_What you should do:_
Where the records below show a line containing "### src/rtl/ssd_pkg.sv", start copying; end with the line containing "localparam logic [6:0] SEG_9", and copy it too.

_The input:_
+ + + + +

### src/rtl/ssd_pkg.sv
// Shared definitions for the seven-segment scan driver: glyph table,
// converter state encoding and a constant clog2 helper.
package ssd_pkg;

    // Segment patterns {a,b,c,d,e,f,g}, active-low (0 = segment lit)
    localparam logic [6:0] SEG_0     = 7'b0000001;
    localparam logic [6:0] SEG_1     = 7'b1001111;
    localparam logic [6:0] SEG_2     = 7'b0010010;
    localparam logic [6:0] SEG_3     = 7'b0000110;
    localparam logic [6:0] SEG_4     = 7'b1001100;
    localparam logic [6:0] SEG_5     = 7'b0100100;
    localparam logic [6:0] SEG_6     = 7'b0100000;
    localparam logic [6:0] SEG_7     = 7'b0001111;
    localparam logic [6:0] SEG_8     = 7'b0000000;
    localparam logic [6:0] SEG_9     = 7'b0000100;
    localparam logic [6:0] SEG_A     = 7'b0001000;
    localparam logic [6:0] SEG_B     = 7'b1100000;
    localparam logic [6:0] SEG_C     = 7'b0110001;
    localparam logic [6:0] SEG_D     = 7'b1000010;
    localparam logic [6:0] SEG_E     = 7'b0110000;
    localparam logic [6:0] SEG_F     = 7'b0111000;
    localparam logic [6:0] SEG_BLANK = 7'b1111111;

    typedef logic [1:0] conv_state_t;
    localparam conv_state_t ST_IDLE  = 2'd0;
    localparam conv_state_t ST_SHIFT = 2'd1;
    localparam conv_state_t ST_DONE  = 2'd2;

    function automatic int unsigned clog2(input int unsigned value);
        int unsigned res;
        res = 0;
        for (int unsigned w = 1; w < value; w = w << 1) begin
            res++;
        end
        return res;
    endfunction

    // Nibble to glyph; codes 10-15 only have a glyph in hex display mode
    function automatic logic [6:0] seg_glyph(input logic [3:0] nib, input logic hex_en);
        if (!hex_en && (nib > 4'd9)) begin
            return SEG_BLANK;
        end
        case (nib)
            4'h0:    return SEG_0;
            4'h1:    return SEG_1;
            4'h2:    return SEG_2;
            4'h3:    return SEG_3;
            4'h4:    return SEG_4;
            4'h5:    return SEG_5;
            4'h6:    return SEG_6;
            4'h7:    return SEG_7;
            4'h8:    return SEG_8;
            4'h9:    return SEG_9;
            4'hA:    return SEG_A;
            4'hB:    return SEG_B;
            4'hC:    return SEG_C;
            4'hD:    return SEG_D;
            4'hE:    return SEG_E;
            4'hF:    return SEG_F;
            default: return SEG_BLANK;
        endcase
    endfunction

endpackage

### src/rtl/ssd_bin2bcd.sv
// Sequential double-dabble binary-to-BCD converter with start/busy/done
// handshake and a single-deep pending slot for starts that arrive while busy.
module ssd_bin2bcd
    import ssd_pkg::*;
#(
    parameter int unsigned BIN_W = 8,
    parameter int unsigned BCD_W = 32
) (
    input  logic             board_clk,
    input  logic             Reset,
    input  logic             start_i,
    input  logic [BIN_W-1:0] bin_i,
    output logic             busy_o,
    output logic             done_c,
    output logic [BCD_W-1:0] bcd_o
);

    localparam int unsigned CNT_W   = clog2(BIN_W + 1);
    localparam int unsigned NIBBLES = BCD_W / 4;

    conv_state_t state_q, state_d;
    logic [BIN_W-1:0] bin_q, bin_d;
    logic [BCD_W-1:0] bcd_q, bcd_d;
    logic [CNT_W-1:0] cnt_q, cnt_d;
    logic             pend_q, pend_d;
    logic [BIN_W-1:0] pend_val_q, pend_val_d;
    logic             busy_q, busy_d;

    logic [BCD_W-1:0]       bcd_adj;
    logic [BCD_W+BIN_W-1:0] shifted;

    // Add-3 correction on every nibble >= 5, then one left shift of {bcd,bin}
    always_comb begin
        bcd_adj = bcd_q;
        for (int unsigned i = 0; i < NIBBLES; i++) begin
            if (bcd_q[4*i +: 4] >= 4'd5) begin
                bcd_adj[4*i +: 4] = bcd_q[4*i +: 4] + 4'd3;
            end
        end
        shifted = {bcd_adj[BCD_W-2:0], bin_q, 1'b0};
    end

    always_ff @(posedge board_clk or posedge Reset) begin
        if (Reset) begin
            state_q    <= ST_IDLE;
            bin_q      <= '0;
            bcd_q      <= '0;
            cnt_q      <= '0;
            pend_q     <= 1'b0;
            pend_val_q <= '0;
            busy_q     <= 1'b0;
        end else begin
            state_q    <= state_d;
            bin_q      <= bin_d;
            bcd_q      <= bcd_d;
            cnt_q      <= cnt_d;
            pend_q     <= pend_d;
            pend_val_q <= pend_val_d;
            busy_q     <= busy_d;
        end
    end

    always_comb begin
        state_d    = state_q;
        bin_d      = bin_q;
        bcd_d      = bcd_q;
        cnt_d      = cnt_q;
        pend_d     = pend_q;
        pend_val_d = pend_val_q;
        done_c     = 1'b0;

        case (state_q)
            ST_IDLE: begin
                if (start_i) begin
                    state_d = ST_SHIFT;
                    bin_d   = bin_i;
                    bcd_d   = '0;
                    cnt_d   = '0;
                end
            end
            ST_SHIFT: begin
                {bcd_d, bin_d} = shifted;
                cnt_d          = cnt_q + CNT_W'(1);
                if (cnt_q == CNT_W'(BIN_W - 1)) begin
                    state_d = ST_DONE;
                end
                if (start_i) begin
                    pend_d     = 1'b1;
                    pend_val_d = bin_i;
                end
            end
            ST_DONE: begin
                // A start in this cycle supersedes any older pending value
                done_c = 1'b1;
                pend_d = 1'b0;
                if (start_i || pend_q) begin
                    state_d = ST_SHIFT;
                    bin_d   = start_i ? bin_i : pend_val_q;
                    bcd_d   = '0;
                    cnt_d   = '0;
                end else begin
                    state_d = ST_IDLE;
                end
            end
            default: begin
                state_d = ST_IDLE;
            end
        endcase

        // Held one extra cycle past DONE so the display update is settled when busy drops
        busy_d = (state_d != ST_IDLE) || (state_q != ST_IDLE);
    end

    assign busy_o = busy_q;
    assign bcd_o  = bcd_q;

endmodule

+ + + + +

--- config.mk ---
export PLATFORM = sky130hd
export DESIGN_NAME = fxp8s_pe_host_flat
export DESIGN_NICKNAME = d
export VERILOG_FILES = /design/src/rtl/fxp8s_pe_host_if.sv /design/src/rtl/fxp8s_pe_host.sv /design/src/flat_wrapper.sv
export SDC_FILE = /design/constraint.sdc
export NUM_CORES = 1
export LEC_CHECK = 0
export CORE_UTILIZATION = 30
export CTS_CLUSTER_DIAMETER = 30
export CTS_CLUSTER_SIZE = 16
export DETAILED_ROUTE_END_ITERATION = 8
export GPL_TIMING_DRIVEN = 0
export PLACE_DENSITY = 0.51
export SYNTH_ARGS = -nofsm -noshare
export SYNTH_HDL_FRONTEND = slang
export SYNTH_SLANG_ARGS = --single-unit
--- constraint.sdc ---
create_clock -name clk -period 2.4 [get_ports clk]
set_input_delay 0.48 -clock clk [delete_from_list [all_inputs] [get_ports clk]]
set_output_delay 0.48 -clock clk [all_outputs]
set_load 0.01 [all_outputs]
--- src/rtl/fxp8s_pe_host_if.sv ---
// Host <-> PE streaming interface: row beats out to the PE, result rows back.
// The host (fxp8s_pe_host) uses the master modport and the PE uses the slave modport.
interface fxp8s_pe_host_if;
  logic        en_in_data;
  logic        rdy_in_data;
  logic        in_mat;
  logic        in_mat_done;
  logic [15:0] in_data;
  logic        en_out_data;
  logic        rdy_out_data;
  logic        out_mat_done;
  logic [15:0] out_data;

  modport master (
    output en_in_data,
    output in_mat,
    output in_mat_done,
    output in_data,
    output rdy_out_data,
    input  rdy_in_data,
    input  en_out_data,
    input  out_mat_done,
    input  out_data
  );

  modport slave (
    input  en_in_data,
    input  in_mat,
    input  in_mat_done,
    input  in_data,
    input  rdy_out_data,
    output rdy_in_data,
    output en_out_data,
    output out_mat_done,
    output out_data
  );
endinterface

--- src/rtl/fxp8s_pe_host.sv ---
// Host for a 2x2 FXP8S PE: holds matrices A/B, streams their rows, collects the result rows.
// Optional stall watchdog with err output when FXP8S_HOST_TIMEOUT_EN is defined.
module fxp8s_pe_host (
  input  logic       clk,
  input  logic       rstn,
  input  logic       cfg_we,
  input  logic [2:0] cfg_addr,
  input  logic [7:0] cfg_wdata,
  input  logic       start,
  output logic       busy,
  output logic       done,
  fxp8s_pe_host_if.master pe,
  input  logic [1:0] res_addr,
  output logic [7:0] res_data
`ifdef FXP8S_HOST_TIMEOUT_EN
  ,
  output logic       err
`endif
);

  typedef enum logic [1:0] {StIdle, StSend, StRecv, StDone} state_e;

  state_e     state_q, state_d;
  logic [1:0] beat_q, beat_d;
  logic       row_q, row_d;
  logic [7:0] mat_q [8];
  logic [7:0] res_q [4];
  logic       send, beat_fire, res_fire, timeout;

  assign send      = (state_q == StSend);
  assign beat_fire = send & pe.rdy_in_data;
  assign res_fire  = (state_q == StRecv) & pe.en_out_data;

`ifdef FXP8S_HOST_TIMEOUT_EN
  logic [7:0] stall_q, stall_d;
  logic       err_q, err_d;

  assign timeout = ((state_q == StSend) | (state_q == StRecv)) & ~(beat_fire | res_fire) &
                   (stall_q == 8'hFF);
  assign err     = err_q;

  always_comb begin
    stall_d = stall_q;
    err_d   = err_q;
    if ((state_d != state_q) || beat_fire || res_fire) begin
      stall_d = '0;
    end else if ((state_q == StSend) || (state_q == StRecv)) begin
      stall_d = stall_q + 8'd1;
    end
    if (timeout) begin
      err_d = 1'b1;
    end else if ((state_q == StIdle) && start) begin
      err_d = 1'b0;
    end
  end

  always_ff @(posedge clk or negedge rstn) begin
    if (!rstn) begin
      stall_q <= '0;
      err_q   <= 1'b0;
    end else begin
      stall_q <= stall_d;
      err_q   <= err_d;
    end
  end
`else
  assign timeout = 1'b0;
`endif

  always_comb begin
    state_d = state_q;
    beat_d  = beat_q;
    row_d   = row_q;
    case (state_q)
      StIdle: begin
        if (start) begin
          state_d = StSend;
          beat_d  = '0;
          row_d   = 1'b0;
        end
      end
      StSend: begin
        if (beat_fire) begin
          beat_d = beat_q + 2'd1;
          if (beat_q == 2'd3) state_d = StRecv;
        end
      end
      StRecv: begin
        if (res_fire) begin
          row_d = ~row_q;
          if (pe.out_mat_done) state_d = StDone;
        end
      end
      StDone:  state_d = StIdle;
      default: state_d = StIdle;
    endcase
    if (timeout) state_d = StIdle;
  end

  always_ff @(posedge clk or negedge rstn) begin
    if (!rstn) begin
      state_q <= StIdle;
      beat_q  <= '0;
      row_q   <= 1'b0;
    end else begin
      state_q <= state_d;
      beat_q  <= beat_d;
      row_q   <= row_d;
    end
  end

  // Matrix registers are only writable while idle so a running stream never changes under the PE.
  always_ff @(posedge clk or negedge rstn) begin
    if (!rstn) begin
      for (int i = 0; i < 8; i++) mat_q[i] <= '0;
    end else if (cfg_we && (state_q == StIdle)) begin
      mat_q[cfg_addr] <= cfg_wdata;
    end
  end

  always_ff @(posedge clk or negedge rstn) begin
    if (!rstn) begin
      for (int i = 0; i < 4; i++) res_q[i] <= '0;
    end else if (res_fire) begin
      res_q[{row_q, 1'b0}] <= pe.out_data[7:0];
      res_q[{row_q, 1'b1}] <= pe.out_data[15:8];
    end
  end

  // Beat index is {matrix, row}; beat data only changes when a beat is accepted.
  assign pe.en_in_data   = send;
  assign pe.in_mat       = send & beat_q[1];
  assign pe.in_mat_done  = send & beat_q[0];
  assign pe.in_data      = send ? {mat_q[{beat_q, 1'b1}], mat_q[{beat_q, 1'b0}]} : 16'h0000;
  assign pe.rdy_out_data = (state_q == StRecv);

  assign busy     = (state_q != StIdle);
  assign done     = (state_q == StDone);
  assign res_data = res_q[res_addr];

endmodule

+ + + + +

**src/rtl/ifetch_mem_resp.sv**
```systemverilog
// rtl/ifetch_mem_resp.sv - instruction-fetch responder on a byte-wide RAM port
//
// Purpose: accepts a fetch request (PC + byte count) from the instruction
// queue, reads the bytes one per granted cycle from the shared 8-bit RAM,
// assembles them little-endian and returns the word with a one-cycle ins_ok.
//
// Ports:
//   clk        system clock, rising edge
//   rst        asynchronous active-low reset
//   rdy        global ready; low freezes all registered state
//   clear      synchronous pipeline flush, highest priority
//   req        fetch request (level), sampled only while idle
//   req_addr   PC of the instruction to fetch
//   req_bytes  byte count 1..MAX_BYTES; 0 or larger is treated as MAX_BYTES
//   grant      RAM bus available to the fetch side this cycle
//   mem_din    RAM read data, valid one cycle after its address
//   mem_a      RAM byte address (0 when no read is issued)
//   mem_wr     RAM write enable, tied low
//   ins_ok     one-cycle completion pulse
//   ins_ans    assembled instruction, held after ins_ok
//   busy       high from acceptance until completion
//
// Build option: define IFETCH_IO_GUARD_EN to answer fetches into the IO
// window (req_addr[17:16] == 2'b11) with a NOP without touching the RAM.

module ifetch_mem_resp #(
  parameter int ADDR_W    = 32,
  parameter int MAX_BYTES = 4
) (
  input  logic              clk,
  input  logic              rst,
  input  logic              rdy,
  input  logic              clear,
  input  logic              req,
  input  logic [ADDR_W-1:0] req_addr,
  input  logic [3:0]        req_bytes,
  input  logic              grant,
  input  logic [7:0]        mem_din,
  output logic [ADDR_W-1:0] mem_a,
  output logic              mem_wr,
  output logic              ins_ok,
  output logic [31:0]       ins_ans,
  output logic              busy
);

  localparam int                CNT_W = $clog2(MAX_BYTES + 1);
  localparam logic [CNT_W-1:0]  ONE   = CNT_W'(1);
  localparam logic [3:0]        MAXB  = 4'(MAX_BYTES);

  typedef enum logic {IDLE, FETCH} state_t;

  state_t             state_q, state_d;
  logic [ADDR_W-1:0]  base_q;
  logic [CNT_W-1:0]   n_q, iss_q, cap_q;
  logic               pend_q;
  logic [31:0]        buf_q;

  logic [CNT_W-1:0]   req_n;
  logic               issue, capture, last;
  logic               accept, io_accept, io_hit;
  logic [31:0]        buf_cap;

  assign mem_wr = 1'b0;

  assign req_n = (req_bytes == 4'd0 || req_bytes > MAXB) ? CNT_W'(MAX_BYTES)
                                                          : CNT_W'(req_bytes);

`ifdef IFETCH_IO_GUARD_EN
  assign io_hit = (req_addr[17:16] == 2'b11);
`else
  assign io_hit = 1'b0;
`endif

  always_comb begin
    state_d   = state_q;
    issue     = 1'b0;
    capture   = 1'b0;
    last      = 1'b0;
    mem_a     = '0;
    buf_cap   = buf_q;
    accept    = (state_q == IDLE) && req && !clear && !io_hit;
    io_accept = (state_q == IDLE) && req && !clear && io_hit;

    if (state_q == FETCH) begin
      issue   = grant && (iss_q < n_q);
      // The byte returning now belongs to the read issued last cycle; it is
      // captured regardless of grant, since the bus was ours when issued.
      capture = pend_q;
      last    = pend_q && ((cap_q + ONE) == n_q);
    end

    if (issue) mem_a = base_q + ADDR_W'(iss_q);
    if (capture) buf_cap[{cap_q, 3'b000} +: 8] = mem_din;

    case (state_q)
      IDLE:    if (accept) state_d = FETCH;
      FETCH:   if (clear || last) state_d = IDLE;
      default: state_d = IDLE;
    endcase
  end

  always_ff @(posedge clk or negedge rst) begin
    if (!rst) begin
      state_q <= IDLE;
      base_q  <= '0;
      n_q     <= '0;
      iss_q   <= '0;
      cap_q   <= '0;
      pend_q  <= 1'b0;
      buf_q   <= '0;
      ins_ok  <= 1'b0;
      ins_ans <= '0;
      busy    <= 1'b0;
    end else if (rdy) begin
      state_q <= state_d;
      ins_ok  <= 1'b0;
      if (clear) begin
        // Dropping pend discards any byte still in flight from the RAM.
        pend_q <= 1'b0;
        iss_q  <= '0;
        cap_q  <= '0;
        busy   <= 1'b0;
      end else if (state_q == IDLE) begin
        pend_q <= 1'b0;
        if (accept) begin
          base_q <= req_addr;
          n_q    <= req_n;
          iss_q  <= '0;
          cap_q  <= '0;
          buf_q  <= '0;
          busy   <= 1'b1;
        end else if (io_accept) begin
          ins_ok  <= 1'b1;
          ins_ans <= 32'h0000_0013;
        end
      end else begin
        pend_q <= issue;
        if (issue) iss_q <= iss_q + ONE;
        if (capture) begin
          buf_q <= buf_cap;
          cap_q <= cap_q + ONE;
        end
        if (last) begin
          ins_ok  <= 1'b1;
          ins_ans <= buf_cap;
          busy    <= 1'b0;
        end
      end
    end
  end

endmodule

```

+ + + + +

_Output for this task:_
### src/rtl/ssd_pkg.sv
// Shared definitions for the seven-segment scan driver: glyph table,
// converter state encoding and a constant clog2 helper.
package ssd_pkg;

    // Segment patterns {a,b,c,d,e,f,g}, active-low (0 = segment lit)
    localparam logic [6:0] SEG_0     = 7'b0000001;
    localparam logic [6:0] SEG_1     = 7'b1001111;
    localparam logic [6:0] SEG_2     = 7'b0010010;
    localparam logic [6:0] SEG_3     = 7'b0000110;
    localparam logic [6:0] SEG_4     = 7'b1001100;
    localparam logic [6:0] SEG_5     = 7'b0100100;
    localparam logic [6:0] SEG_6     = 7'b0100000;
    localparam logic [6:0] SEG_7     = 7'b0001111;
    localparam logic [6:0] SEG_8     = 7'b0000000;
    localparam logic [6:0] SEG_9     = 7'b0000100;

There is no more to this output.